Task item
If a line in the data holds the string "synthesis", list it.

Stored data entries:
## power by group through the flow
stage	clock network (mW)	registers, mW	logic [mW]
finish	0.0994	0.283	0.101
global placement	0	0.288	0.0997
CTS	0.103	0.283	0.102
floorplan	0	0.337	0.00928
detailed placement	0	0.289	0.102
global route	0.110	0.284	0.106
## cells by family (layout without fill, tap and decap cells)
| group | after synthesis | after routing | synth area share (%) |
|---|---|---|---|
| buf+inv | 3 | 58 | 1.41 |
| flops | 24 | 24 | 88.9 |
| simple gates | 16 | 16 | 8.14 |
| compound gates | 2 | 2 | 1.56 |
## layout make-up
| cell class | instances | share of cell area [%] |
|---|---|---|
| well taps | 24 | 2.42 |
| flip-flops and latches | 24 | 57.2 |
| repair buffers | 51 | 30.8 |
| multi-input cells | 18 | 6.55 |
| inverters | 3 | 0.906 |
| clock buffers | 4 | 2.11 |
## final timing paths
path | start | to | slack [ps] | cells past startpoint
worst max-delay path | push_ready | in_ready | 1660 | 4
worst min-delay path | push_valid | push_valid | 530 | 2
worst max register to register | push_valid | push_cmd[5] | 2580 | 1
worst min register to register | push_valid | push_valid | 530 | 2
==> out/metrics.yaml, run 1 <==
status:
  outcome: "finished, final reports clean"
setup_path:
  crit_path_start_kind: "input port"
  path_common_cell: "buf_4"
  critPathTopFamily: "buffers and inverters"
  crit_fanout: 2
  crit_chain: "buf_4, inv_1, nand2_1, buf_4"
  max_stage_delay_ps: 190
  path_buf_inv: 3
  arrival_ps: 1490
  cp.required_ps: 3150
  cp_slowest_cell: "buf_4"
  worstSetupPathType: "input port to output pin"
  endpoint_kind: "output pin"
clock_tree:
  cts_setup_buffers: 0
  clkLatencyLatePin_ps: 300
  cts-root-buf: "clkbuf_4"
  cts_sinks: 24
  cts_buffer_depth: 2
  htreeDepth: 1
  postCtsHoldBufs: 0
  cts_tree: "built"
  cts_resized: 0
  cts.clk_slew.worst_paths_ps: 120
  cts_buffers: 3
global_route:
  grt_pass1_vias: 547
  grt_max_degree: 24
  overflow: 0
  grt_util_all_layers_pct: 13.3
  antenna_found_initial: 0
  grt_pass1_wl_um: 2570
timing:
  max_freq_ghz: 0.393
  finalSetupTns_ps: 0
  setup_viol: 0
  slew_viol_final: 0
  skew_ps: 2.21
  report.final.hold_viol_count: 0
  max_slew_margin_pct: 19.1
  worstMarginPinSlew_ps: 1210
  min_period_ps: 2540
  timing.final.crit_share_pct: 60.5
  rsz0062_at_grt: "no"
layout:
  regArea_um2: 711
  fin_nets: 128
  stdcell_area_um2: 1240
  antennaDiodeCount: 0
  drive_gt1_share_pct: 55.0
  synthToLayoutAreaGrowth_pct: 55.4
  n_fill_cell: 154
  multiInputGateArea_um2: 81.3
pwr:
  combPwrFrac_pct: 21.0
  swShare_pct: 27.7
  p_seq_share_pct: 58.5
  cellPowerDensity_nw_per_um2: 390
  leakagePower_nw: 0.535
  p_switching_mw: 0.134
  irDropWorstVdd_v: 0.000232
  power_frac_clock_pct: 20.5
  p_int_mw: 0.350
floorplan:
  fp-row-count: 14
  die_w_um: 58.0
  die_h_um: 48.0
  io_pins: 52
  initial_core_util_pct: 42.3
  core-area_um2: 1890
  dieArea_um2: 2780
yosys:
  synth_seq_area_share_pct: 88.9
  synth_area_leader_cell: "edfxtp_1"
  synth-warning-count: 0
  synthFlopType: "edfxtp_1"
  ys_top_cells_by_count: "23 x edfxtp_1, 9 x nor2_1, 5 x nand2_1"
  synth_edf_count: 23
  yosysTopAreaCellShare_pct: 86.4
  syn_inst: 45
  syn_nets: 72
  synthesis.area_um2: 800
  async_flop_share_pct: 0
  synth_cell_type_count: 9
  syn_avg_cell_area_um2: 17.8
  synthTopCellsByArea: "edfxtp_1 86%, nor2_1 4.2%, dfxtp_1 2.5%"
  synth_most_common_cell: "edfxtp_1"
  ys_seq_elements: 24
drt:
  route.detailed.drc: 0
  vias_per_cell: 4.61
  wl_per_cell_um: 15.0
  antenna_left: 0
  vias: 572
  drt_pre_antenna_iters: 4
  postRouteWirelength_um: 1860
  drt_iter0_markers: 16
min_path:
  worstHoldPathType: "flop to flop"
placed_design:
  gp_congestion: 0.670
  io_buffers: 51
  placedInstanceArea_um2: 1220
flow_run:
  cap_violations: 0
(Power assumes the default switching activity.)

Response to the exercise
| group | after synthesis | after routing | synth area share (%) |
  synthesis.area_um2: 800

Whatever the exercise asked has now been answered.